Dans les quelques secondes qu'il faut à l'œuf pour l'atteindre, les chiens de pierre, désormais une mare de lave en fusion, cessent d'aboyer et l'air est rempli d'une odeur épaisse de métal soudé. Le Boutefeu chinois s'éloigne et retourne à son nid, mais lorsqu'il se retourne, ses yeux se posent sur Hermione, qui se tient debout, l'œuf doré serré dans ses bras.
La crinière du dragon se hérisse, se dressant comme une collerette.
Hermione se fige, son étincelle momentanée de soulagement s'évanouissant tandis qu'elle reste là, espérant que la vision du dragon soit trop faible pour reconnaître l'œuf à cette distance, ou que même si c'est le cas, il n'y prête pas attention considérant ce n'est pas un vrai œuf et que le reste de la couvée est toujours en sécurité.
Ces deux espoirs sont futiles.
Le dragon pousse un hurlement à en faire vibrer les os et bondit en avant, une boule de feu explosant de sa gueule. Hermione ne prend pas le temps de réfléchir et lance tous les sorts de protection qu'elle connaît. L'un après l'autre, aussi vite qu'elle peut dire les incantations. Le Boutefeu entre en collision avec son bouclier avec une telle force qu'elle peut sentir l'impact dans sa colonne vertébrale.
Le bouclier a absorbé la plupart de la force et du feu, mais c'est quand même comme un coup de poing. Hermione vole en arrière, son dos heurte douloureusement le mur de pierre de l'enclos et elle tombe au sol, s'agrippant à sa poitrine alors qu'elle essaye de respirer. Ses poumons se vident d'un spasme et le dragon se dirige vers elle. Le sol tremble à chaque pas lourd. Elle s'agrippe à l'œuf d'un bras et parvient à peine à s'éloigner avant qu'une boule de feu ne s'écrase à l'endroit où elle était tombée. La chaleur est assez proche pour lui brûler le visage et la pierre grésille, la surface fissurée en train de se consumer.

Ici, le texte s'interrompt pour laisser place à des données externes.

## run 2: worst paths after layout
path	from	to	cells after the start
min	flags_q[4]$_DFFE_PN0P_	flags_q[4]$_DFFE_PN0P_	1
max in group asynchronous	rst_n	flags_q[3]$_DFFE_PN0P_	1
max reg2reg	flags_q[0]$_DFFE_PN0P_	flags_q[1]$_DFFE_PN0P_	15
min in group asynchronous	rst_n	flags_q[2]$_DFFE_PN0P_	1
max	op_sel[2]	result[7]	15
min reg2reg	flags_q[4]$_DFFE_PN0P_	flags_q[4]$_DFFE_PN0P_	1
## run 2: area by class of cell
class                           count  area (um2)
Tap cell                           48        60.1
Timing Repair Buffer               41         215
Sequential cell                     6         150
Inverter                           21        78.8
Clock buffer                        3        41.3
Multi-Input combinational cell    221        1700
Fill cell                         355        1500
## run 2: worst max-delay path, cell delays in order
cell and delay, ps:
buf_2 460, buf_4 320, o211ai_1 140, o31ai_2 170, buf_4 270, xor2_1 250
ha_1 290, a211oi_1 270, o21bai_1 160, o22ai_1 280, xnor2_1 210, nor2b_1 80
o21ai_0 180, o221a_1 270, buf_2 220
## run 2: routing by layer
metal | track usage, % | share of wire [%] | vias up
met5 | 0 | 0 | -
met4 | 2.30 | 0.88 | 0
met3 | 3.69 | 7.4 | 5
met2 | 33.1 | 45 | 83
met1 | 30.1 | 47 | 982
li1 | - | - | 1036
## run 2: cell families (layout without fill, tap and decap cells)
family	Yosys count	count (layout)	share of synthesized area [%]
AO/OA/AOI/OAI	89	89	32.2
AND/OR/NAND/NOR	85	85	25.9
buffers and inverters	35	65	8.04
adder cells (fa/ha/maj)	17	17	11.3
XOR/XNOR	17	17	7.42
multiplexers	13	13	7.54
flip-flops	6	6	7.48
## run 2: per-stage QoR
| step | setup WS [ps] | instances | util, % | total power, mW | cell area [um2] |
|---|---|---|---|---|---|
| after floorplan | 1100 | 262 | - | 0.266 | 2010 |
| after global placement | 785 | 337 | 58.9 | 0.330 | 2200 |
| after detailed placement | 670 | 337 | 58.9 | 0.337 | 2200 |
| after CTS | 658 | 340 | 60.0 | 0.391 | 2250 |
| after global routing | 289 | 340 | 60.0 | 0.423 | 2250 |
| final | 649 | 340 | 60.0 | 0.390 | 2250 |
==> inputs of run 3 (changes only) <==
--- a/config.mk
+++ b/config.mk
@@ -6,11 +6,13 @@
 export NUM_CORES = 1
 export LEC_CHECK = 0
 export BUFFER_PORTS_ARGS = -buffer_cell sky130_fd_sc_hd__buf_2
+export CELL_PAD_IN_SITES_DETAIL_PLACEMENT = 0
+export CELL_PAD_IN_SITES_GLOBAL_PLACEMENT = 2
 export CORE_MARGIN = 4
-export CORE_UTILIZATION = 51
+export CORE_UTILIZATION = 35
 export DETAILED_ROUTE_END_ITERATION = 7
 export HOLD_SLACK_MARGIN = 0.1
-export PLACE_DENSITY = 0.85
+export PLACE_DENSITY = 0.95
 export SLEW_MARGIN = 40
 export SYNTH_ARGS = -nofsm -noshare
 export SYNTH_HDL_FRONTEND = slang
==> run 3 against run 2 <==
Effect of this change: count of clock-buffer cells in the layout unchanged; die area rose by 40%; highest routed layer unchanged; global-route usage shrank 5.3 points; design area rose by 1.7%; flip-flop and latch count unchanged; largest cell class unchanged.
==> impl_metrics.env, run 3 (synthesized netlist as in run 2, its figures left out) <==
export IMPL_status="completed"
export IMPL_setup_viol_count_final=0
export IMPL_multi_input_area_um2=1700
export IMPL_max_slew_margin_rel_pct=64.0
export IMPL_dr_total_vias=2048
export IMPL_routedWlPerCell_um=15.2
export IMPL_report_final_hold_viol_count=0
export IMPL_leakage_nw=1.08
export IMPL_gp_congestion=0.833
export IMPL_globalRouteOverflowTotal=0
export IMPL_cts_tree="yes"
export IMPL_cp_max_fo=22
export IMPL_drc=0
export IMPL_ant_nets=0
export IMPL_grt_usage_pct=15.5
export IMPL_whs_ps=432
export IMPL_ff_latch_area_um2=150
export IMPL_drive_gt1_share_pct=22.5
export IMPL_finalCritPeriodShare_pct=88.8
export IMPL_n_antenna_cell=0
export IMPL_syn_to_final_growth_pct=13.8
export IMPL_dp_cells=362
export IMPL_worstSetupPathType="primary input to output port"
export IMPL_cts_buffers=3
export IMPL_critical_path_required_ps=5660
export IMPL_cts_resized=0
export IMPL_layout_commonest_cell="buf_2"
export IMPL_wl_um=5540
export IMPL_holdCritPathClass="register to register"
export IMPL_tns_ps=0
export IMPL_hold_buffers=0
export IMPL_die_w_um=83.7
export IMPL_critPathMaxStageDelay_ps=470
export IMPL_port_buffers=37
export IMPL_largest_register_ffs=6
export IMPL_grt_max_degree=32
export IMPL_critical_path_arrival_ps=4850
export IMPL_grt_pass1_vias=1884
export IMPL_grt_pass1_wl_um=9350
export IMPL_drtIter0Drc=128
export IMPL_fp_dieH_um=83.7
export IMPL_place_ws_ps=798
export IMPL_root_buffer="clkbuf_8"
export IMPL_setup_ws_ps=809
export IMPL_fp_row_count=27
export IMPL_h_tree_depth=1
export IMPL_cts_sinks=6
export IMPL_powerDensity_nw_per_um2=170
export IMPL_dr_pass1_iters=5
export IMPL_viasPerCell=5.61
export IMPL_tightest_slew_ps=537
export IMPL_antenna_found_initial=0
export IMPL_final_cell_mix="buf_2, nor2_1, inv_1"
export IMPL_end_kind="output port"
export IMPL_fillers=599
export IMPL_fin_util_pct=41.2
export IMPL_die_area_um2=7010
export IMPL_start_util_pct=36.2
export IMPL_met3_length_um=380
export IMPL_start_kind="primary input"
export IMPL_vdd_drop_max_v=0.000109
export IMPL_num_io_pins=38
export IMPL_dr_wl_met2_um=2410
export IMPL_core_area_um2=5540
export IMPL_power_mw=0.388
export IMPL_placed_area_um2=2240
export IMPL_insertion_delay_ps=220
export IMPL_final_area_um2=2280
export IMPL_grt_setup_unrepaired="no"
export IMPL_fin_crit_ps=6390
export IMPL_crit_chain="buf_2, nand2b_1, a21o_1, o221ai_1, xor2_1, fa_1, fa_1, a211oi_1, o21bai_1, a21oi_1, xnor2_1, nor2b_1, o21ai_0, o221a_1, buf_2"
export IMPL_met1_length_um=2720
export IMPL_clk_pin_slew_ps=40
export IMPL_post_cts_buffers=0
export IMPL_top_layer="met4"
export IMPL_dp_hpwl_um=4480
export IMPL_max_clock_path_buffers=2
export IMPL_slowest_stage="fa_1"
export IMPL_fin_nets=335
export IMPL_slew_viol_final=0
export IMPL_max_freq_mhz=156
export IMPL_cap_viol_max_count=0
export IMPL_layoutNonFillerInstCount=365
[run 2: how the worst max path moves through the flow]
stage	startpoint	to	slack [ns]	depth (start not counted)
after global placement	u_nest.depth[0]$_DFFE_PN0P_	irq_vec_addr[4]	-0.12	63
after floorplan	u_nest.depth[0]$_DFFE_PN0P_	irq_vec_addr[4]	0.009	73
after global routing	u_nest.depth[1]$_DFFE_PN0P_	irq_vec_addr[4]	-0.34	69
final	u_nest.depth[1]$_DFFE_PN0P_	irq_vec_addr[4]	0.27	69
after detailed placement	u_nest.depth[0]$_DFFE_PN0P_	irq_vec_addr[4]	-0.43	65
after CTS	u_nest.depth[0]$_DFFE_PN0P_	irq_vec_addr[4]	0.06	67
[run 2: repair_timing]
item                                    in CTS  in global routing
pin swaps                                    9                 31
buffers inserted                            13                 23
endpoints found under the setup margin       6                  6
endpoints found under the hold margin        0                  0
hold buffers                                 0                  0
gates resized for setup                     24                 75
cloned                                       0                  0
[src/rtl/atomic_swap_mem_pipe.sv]
module atomic_swap_mem_pipe
  import atomic_swap_mem_pkg::*;
#(
  parameter int LATENCY = 3
) (
  input  logic clk,
  input  logic rstN,
  input  rsp_t rspIn,
  output rsp_t rspOut
);

  rsp_t stage [LATENCY];

  always_ff @(posedge clk or negedge rstN) begin
    if (!rstN) begin
      for (int i = 0; i < LATENCY; i++) stage[i] <= '0;
    end else begin
      stage[0] <= rspIn;
      for (int i = 1; i < LATENCY; i++) stage[i] <= stage[i-1];
    end
  end

  assign rspOut = stage[LATENCY-1];

endmodule

[src/rtl/atomic_swap_mem.sv]
module atomic_swap_mem
  import atomic_swap_mem_pkg::*;
#(
  parameter int                ADDR_W    = 16,
  parameter logic [ADDR_W-1:0] BASE      = 'h100,
  parameter int                DEPTH     = 32,
  parameter int                LATENCY   = 3,
  parameter bit                ZERO_INIT = 1'b1
) (
  input  logic              clk,
  input  logic              rstN,
  input  logic              reqValid,
  input  logic [1:0]        reqOp,
  input  logic [ADDR_W-1:0] reqAddr,
  input  logic [1:0]        reqSize,
  input  logic [63:0]       reqWdata,
  input  logic [63:0]       reqCmp,
  input  logic              reqCond,
  output logic              rspValid,
  output logic [63:0]       rspRdata,
  output logic              rspErr,
  output logic              rspSwapOk
);

  localparam int IDX_W = $clog2(DEPTH);

  strobe_t          strobe;
  logic [IDX_W-1:0] wordIdx;
  logic             memWrEn;
  logic             ctrlErr;
  rsp_t             rspNext, rspOut;

  atomic_swap_mem_ctrl #(
    .ADDR_W(ADDR_W), .BASE(BASE), .DEPTH(DEPTH), .IDX_W(IDX_W)
  ) i_ctrl (
    .reqValid(reqValid), .reqOp(reqOp), .reqAddr(reqAddr),
    .reqSize(reqSize), .reqCond(reqCond),
    .strobe(strobe), .wordIdx(wordIdx)
  );

  atomic_swap_mem_dp #(
    .DEPTH(DEPTH), .IDX_W(IDX_W), .ZERO_INIT(ZERO_INIT)
  ) i_dp (
    .clk(clk), .rstN(rstN), .strobe(strobe), .wordIdx(wordIdx),
    .wdata(reqWdata), .cmpData(reqCmp), .wrEn(memWrEn), .rspNext(rspNext)
  );

  atomic_swap_mem_pipe #(.LATENCY(LATENCY)) i_pipe (
    .clk(clk), .rstN(rstN), .rspIn(rspNext), .rspOut(rspOut)
  );

  assign ctrlErr   = strobe.err;
  assign rspValid  = rspOut.valid;
  assign rspRdata  = rspOut.data;
  assign rspErr    = rspOut.err;
  assign rspSwapOk = rspOut.swapOk;

endmodule

[config.mk]
export PLATFORM = sky130hd
export DESIGN_NAME = atomic_swap_mem
export DESIGN_NICKNAME = d
export VERILOG_FILES = /design/src/rtl/atomic_swap_mem_pkg.sv /design/src/rtl/atomic_swap_mem_ctrl.sv /design/src/rtl/atomic_swap_mem_dp.sv /design/src/rtl/atomic_swap_mem_pipe.sv /design/src/rtl/atomic_swap_mem.sv
export SDC_FILE = /design/constraint.sdc
export NUM_CORES = 2
export LEC_CHECK = 0
export BUFFER_PORTS_ARGS = -buffer_cell sky130_fd_sc_hd__buf_2
export CAP_MARGIN = 0
export CORE_UTILIZATION = 50
export CTS_BUF_LIST = sky130_fd_sc_hd__clkbuf_8
export DETAILED_ROUTE_END_ITERATION = 7
export MAX_ROUTING_LAYER = met4
export PLACE_DENSITY = 0.64
export SYNTH_ARGS = -nofsm -noshare
export SYNTH_HDL_FRONTEND = slang
export SYNTH_HIERARCHICAL = 1
export SYNTH_SLANG_ARGS = --single-unit
[constraint.sdc]
create_clock -name clk -period 4.4 [get_ports clk]
set_clock_uncertainty 0.05 [all_clocks]
set_input_delay 0.66 -clock clk [delete_from_list [all_inputs] [get_ports clk]]
set_output_delay 0.66 -clock clk [all_outputs]
set_load 0.01 [all_outputs]
==> src/rtl/err_cmd_detect.sv <==
module err_cmd_detect
  import err_status_pkg::*;
(
  input  logic              clk,
  input  logic              rst_sn,
  input  logic [BYTE_W-1:0] byte_i,
  input  logic              valid_i,
  input  logic [BYTE_W-2:0] dev_id_i,
  output logic              read_o
);
  cmd_state_e state_q, state_d;
  logic       is_cmd_byte;

  assign is_cmd_byte = byte_i[BYTE_W-1];

  always_comb begin
    state_d = state_q;
    read_o  = 1'b0;
    if (valid_i) begin
      if (is_cmd_byte) begin
        // a command byte always aborts whatever was in progress
        state_d = CD_IDLE;
        if (byte_i == CMD_SHORT_READ) read_o  = 1'b1;
        if (byte_i == CMD_ADDR_START) state_d = CD_WAIT_ID;
      end else begin
        unique case (state_q)
          CD_WAIT_ID: state_d = (byte_i[BYTE_W-2:0] == dev_id_i) ? CD_WAIT_OP : CD_IDLE;
          CD_WAIT_OP: begin
            state_d = CD_IDLE;
            read_o  = (byte_i == CMD_ADDR_READ);
          end
          default:    state_d = CD_IDLE;
        endcase
      end
    end
  end

  always_ff @(posedge clk or negedge rst_sn) begin
    if (!rst_sn)      state_q <= CD_IDLE;
    else if (valid_i) state_q <= state_d;
  end
endmodule

==> src/rtl/err_idle_timer.sv <==
module err_idle_timer #(
  parameter int TICK_DIV = 100000,
  parameter int CFG_W    = 8
) (
  input  logic             clk,
  input  logic             rst_sn,
  input  logic             pkt_i,
  input  logic [CFG_W-1:0] cfg_i,
  output logic             expire_o
);
  localparam int PW = (TICK_DIV > 1) ? $clog2(TICK_DIV) : 1;
  localparam logic [PW-1:0] PRESC_LAST = PW'(TICK_DIV - 1);

  logic [PW-1:0]    presc_q, presc_d;
  logic [CFG_W-1:0] cnt_q, cnt_d;
  logic             done_q, done_d;
  logic             tick;
  logic             armed;
  logic [CFG_W:0]   cnt_inc;

  assign tick    = (presc_q == PRESC_LAST);
  assign armed   = (cfg_i != '0) && !done_q;
  assign cnt_inc = {1'b0, cnt_q} + 1'b1;

  always_comb begin
    presc_d  = tick ? '0 : presc_q + 1'b1;
    cnt_d    = cnt_q;
    done_d   = done_q;
    expire_o = 1'b0;
    if (pkt_i) begin
      presc_d = '0;
      cnt_d   = '0;
      done_d  = 1'b0;
    end else if (tick && armed) begin
      if (cnt_inc >= {1'b0, cfg_i}) begin
        done_d   = 1'b1;
        expire_o = 1'b1;
      end else begin
        cnt_d = cnt_inc[CFG_W-1:0];
      end
    end
  end

  always_ff @(posedge clk or negedge rst_sn) begin
    if (!rst_sn) begin
      presc_q <= '0;
      cnt_q   <= '0;
      done_q  <= 1'b0;
    end else begin
      presc_q <= presc_d;
      cnt_q   <= cnt_d;
      done_q  <= done_d;
    end
  end
endmodule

Hermione se glisse derrière un rocher, le corps pressé contre la pierre brute pour se cacher et trouver de l'air, réussissant enfin à respirer à nouveau. Elle prend une inspiration avide et irrégulière qui brûle ses poumons à cause de la fumée qui s'épaissit autour d'elle. C'est lourd. Chimique. Elle lui fait pleurer les yeux. Le bras de sa baguette tremble si violemment qu'elle n'est pas sûre de pouvoir lancer un autre sort. Elle se tortille malgré son dos et son épaule qui la lancent, et jette un coup d'œil pour voir où se trouve le dragon.
Les deux boules de feu étaient plus petites que celles qui ont fait fondre les chiens de pierre, ce qui signifie que les réserves de feu du dragon sont actuellement faibles, mais elles étaient tout de même plus que suffisantes pour la tuer.
Le Boutefeu chinois est retourné à sa couvée d'œufs, mais ses yeux sont fixés sur l'endroit où Hermione est cachée. De petits jets de flammes sortent de ses narines lorsqu'il la voit.
Hermione s'enfonce derrière le rocher en réalisant avec désespoir qu'elle est toujours dangereusement proche, à portée de tir.
Si elle attend pour reprendre son souffle et stabiliser ses mains, le dragon aura eu le temps de reconstituer ses réserves de feu.
Elle respire profondément, la fumée sulfureuse dans l'air l'étouffant alors qu'elle serre l'œuf contre sa poitrine et traverse l'enceinte en direction de la porte ouverte, se frayant un chemin à travers les rochers et glissant le long des rochers sans s'arrêter lorsque son coude se heurte douloureusement à sa corniche. Ses yeux sont fixés sur la sortie, sur la sécurité. C'est si proche. Si seulement elle pouvait l'atteindre.
Ses poumons brûlent, sa gorge est à vif comme si l'intérieur de son œsophage était déchiré, mais elle ne s'arrête pas de courir. Alors qu'elle atteint la porte, la chaleur brûlante du feu du dragon se répand sur ses épaules, de plus en plus proche, la rattrapant. Elle se jette en avant, les orteils poussant contre le gravier, puisant dans ses dernières forces pour échapper aux flammes qui rugissent derrière elle et se jette à travers l'arche.
La porte se ferme en claquant lorsque la boule de feu s'écrase contre elle.